[Collected data entries]
______________________________

[config.mk]
export PLATFORM = sky130hd
export DESIGN_NAME = multpool_master
export DESIGN_NICKNAME = d
export VERILOG_FILES = /design/src/rtl/multpool_master.sv
export SDC_FILE = /design/constraint.sdc
export NUM_CORES = 2
export LEC_CHECK = 0
export ABC_AREA = 0
export CORE_AREA = 8 8 573 575
export CTS_CLUSTER_SIZE = 28
export DETAILED_ROUTE_END_ITERATION = 8
export DIE_AREA = 0 0 581 583
export PLACE_DENSITY = 0.36
export SYNTH_ARGS = -nofsm -noshare
export SYNTH_HDL_FRONTEND = slang
export SYNTH_SLANG_ARGS = --single-unit
export TNS_END_PERCENT = 10
[constraint.sdc]
create_clock -name hclk -period 33.5 [get_ports hclk]
set_clock_uncertainty 0.2 [all_clocks]
set_input_delay 6.7 -clock hclk [delete_from_list [all_inputs] [get_ports hclk]]
set_output_delay 6.7 -clock hclk [all_outputs]
set_load 0.05 [all_outputs]
[src/rtl/multpool_master.sv]
// Command initiator for one multpool slot: writes the packed operand triple,
// waits a configured latency, reads the product back and hands it out.
module multpool_master #(
    parameter int          NBITS    = 128,
    parameter logic [15:0] CFG_ADDR = 16'd0,
    parameter int          LAT_W    = 8
) (
    input  logic                 hclk,
    input  logic                 hreset,
    input  logic                 cmd_valid,
    output logic                 cmd_ready,
    input  logic [NBITS-1:0]     cmd_a,
    input  logic [NBITS-1:0]     cmd_b,
    input  logic [NBITS-1:0]     cmd_m,
    input  logic [LAT_W-1:0]     lat_cfg,
    output logic                 wr_en,
    output logic [31:0]          wr_addr,
    output logic [3*NBITS-1:0]   wdata,
    output logic                 rd_en,
    output logic [31:0]          rd_addr,
    input  logic [3*NBITS-1:0]   rdata,
    input  logic                 rd_ack,
    output logic                 res_valid,
    input  logic                 res_ready,
    output logic [2*NBITS-1:0]   res_data,
    output logic                 err,
    input  logic                 err_clr,
    output logic                 busy,
    output logic [15:0]          done_cnt
);

    // Handshakes: a transfer happens on a rising hclk edge where valid and
    // ready are both high; valid never depends combinationally on ready.
    typedef enum logic [2:0] {
        S_IDLE  = 3'd0,
        S_WRITE = 3'd1,
        S_WAIT  = 3'd2,
        S_READ  = 3'd3,
        S_RESP  = 3'd4
    } state_t;

    state_t           state;
    state_t           state_nxt;
    logic [LAT_W-1:0] cnt;
    logic [LAT_W-1:0] cnt_nxt;
    logic             accept;
    logic             res_hs;
    logic             unused_rdata_hi;

    // The slot returns only the 2*NBITS product on the result read path.
    assign unused_rdata_hi = ^rdata[3*NBITS-1:2*NBITS];

    assign cmd_ready = (state == S_IDLE);
    assign busy      = (state != S_IDLE);
    assign accept    = (state == S_IDLE) && cmd_valid;
    assign res_hs    = (state == S_RESP) && res_ready;

    always_comb begin
        state_nxt = state;
        cnt_nxt   = cnt;
        case (state)
            S_IDLE: begin
                if (cmd_valid) begin
                    state_nxt = S_WRITE;
                    cnt_nxt   = lat_cfg;
                end
            end
            S_WRITE: begin
                state_nxt = (cnt == '0) ? S_READ : S_WAIT;
            end
            S_WAIT: begin
                // Entered with cnt=lat_cfg, so exactly lat_cfg WAIT cycles elapse.
                cnt_nxt = cnt - 1'b1;
                if (cnt == LAT_W'(1)) state_nxt = S_READ;
            end
            S_READ: begin
                state_nxt = S_RESP;
            end
            S_RESP: begin
                if (res_ready) state_nxt = S_IDLE;
            end
            default: begin
                state_nxt = S_IDLE;
            end
        endcase
    end

    always_ff @(posedge hclk or posedge hreset) begin
        if (hreset) begin
            state <= S_IDLE;
            cnt   <= '0;
        end else begin
            state <= state_nxt;
            cnt   <= cnt_nxt;
        end
    end

    // Strobes are registered from the next state so they line up with it.
    always_ff @(posedge hclk or posedge hreset) begin
        if (hreset) begin
            wr_en     <= 1'b0;
            rd_en     <= 1'b0;
            res_valid <= 1'b0;
            wr_addr   <= '0;
            rd_addr   <= '0;
        end else begin
            wr_en     <= (state_nxt == S_WRITE);
            rd_en     <= (state_nxt == S_READ);
            res_valid <= (state_nxt == S_RESP);
            if (state_nxt == S_WRITE) wr_addr <= {16'h0, CFG_ADDR};
            if (state_nxt == S_READ)  rd_addr <= {15'h0, 1'b0, CFG_ADDR};
        end
    end

    always_ff @(posedge hclk or posedge hreset) begin
        if (hreset) begin
            wdata <= '0;
        end else if (accept) begin
            wdata <= {cmd_m, cmd_b, cmd_a};
        end
    end

    always_ff @(posedge hclk or posedge hreset) begin
        if (hreset) begin
            res_data <= '0;
            err      <= 1'b0;
        end else begin
            if (state == S_READ) begin
                res_data <= rd_ack ? rdata[2*NBITS-1:0] : '0;
            end
            // A new missing ack wins over a clear in the same cycle.
            if ((state == S_READ) && !rd_ack) begin
                err <= 1'b1;
            end else if (err_clr) begin
                err <= 1'b0;
            end
        end
    end

    always_ff @(posedge hclk or posedge hreset) begin
        if (hreset) begin
            done_cnt <= '0;
        end else if (res_hs) begin
            done_cnt <= done_cnt + 16'd1;
        end
    end

endmodule

**After elaboration in Yosys (flattened, before gate mapping)**

Cells that the tools add are included.

- Output and inout bits: 726
- Logic and storage cells: 40
- Flip-flop bits (word level): 671
- Input port bits: 782

- Multiplexer cells: 10
- Reduce and logical (&&, ||, !) cells: 10
- Add/subtract/negate cells: 2
- Equal/unequal tests: 9

Operators by type and width:

| cell | count |
|---|---|
| 256-bit two-way mux | 1 |
| 16-bit by 1-bit adder with 16-bit output, second input constant | 1 |
| 8-bit case mux with 2 select lines | 1 |
| 3-bit case mux with 5 select lines | 1 |
| 3-bit by 2-bit == test with 1-bit output, second input constant | 3 |
| 3-bit two-way mux | 3 |
| 8-bit by 1-bit == test with 1-bit output, second input constant | 1 |
| 8-bit zero test | 1 |
| 8-bit two-way mux | 1 |
| 8-bit by 1-bit subtractor with 8-bit output, second input constant | 1 |
| 3-bit by 1-bit == test with 1-bit output, second input constant | 2 |
| 3-bit == test, second input constant | 2 |
| 2-bit nonzero test | 2 |
| 1-bit logical AND | 3 |
| 3-bit zero test | 1 |
| 1-bit two-way mux | 3 |
| 3-bit nonzero test | 1 |
| 2-bit inequality test, second input constant | 1 |
| 2-bit AND reduction | 1 |
| 1-bit zero test | 1 |

**Logic depth before layout (Yosys ltp)**

- Word-level depth: 4
- Depth in mapped cells: 8
- Mapped depth without buffers: 6

**Least setup slack after synthesis**

No wires, ideal clock.

- Kind: reg2out
- From: register state[1]
- To: output cmd_ready
- Buffers on the path: 1
- Path slack: 25070 ps
- Arrival time: 1530 ps
- Required time: 26600 ps
- Cell stages (with the launch flop): 4
- Path through: dfrtp_1 > buf_2 > or3_1 > inv_1

- Longest elaborated chain between the ends: 1

RTL lines:

| what | RTL line | source |
|---|---|---|
| from (decl) | 42 | `state_t state;` |
| from (signal assigned) | 93 | `state <= state_nxt;` |
| 3-bit zero test | 53 | `assign cmd_ready = (state == S_IDLE);` |
| to (decl) | 11 | `output logic cmd_ready,` |

Every way passes these cells.

==> flow_summary.toml <==
[outcome]
status = "finished, final reports clean"

[power_and_ir_drop]
leakage_nw = 20.3
power_per_cell_area_nw_per_um2 = 115
ir_drop_mv = 0.0666

[synthesis]
yosysUniqueCellTypes = 42
yosysWarnings = 0
synth_area_per_cell_um2 = 9.05
synth-seq-cells = 671
synth_area_um2 = 26700
netlist_instances = 2945
yosysSeqAreaShare_pct = 63.0

[worst_hold_path]
hp-start = "wdata[100]"
holdPathStages = 2
hold_path_end = "wdata[100]"
worstHoldPathType = "register to register"

[clock_network]
clkLatencyLatePin_ns = 0.76
clock_path_buffers = 4
h-tree-depth = 3
cts.sinks = 671
clk_pin_slew_ns = 0.05
numCtsBuffers = 95
post_cts_buffers = 0
postCtsHoldBufs = 0
cts_resized = 0
cts-root-buf = "clkbuf_16"
cts_tree = "done"

[grt]
grt-ovfl-total = 0
antenna_found_initial = 73
grt_pass1_wl_um = 256000
use_met2_pct = 17.6
met3_usage_pct = 6.00
grt_max_degree = 130
grt_use_met1_pct = 12.8
grt_busiest_layer = "met2"
track_usage_pct = 10.9
grt_pass1_vias = 26529

[layout]
area_growth_pct = 75.9
fin_cells = 8486
final_common_cell = "nand2_1"
drive_gt1_share_pct = 4.51
final_cell_mix = "nand2_1, clkdlybuf4s50_1, dfrtp_1, o21ai_0, clkbuf_16"
nNetsFinal = 4998

[worst_setup_path]
reg2regPathDepth = 8
end_kind = "async pin"
critPathKind = "input pin to async pin"
crit_arrival_ns = 11.76
start_kind = "input pin"
rr_endpoint = "res_data[121]"
reg2reg_from = "state[2]"
cp_max_fo = 76
r2r_setup_slack_ns = 28.05
cp.required_ns = 34.02

[die]
die_height_um = 583
core_um2 = 319000
fp.dieW_um = 581
dieArea_um2 = 339000
rows = 208
start_util_pct = 8.35
boundaryPins = 1508

[sta]
rsz0062_at_grt = "no"
slew_headroom_pct = 29.6
tightest_slew_ns = 1.05
worst_slack_ns = 22.26
drv_slew = 0
final_hold_viol_count = 0
fin_tns_setup_ns = 0
min_period_ns = 11.24
finalSetupViolCount = 0
fmax_mhz = 89.0
fin_crit_sh_pct = 33.6

[flow_run]
maxCapViolCount = 0

[drt]
vias = 25136
first_pass_iters = 5
wl_per_cell_um = 22.8
final_antenna_net_count = 0
wl_um = 194000
drtIter0Drc = 1240
remaining_drc_errors = 0
via_per_inst = 2.96

[placed_design]
io_buffers = 1315
dp_hpwl_um = 160000
pre_cts_ws_ns = 21.21
gp_congestion = 0.980
dp.cells = 8315
[registers in the layout (all words and copies together), names as in the netlist]
name	count
wdata	384
res_data	256
done_cnt	16
cnt	8
state	3
err	1
rd_en	1
res_valid	1
wr_en	1
[synthesized netlist by cell type]
cell	count	area (um2)
a21o_1	1	7.51
ha_1	4	50.1
buf_6	56	631
nor4_1	2	12.5
xnor2_1	11	96.3
a311oi_1	1	8.76
or3b_2	1	8.76
nand3_1	16	80.1
o22ai_1	1	6.26
and4_1	2	17.5
or3b_1	1	8.76
a22oi_1	2	15.0
or2_2	2	12.5
inv_1	6	22.5
o31ai_1	1	7.51
a21oi_1	3	15.0
or4_1	2	15.0
nand4bb_1	1	11.3
xor2_1	5	43.8
nor3b_2	1	12.5
and2_1	1	6.26
clkbuf_1	94	353
o211ai_1	1	7.51
and3_1	3	18.8
o21ai_0	261	1310
and4bb_1	1	12.5
conb_1	1	3.75
or3_1	1	6.26
a211oi_1	2	15.0
or4b_1	1	10.0
o311ai_0	1	8.76
buf_4	74	556
o21ai_1	1	5.00
buf_2	16	80.1
nand3b_1	2	15.0
nor3_1	2	10.0
or4b_2	1	10.0
nand2_1	1679	6300
clkinv_2	1	5.00
nand4_1	3	18.8
dfrtp_1	671	16800
nor2_1	9	33.8
[layout make-up]
type	instances	area, um2
diodes	10	25.0
repair buffers	1347	13400
clock buffers	142	2750
fillers	36288	272000
inverters	7	50.0
well taps	4200	5260
clock inverters	19	184
multi-input cells	2090	8460
flip-flops and latches	671	16800
[cell families after synthesis]
family / synth area share [%]
DFF: 63.0
and+or+nand+nor: 24.8
xor gates and xnor gates: 0.526
other: 0.0141
AOI/OAI and AO/OA: 5.26
buffers and inverters: 6.18
adders and majority gates: 0.188
[stage by stage]
stage / area, um2 / total power [W] / util, % / hold slack, ns
after global routing: 46900 / 0.00573 / 14.7 / 0.287
after detailed placement: 43900 / 0.00450 / 13.8 / 0.262
final: 46900 / 0.00541 / 14.7 / 0.270
after CTS: 46900 / 0.00555 / 14.7 / 0.275
after global placement: 43900 / 0.00450 / 13.8 / 0.260
after floorplan: 26900 / 0.00319 / - / 0.260
[worst max path at each step]
stage                 from            end  slack, ns  cells after the start
floorplan           hreset         cnt[0]       7.79                      1
detailed placement  hreset   res_data[37]      21.21                      7
finish              hreset  res_data[214]      22.26                      7
CTS                 hreset    res_data[5]      22.03                      7
global placement    hreset    res_data[4]      21.20                      7
global route        hreset  res_data[217]      21.50                      7
[worst max-delay path, stage by stage]
cell and delay [ns]:
clkdlybuf4s50_1 0.49, inv_8 0.45, buf_4 0.70, buf_4 0.73, buf_4 0.75, buf_4 0.71, buf_4 0.81
[routing by layer]
layer	part of all wire, %	up-vias	wire length [um]
li1	-	11572	-
met3	12	241	23700
met4	2.0	58	3920
met5	0.20	-	381
met2	45	1121	87500
met1	40	12144	78100
[where the power goes]
group	total (W)	leakage, nW	switching [W]	internal, W
Sequential	0.00143	8.50	0.000251	0.00118
Clock	0.000988	1.44	0.000408	0.000580
Combinational	0.00299	10.4	0.00217	0.000827
(Power assumes the default switching activity.)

______________________________

- TASK DIRECTIONS
Once you find the line with "test, second input constant | 1 |" above, print it and every line after it up to and including the line with "zero test | 53", exactly as written and nothing else.

- THE ANSWER
| 2-bit inequality test, second input constant | 1 |
| 2-bit AND reduction | 1 |
| 1-bit zero test | 1 |

**Logic depth before layout (Yosys ltp)**

- Word-level depth: 4
- Depth in mapped cells: 8
- Mapped depth without buffers: 6

**Least setup slack after synthesis**

No wires, ideal clock.

- Kind: reg2out
- From: register state[1]
- To: output cmd_ready
- Buffers on the path: 1
- Path slack: 25070 ps
- Arrival time: 1530 ps
- Required time: 26600 ps
- Cell stages (with the launch flop): 4
- Path through: dfrtp_1 > buf_2 > or3_1 > inv_1

- Longest elaborated chain between the ends: 1

RTL lines:

| what | RTL line | source |
|---|---|---|
| from (decl) | 42 | `state_t state;` |
| from (signal assigned) | 93 | `state <= state_nxt;` |
| 3-bit zero test | 53 | `assign cmd_ready = (state == S_IDLE);` |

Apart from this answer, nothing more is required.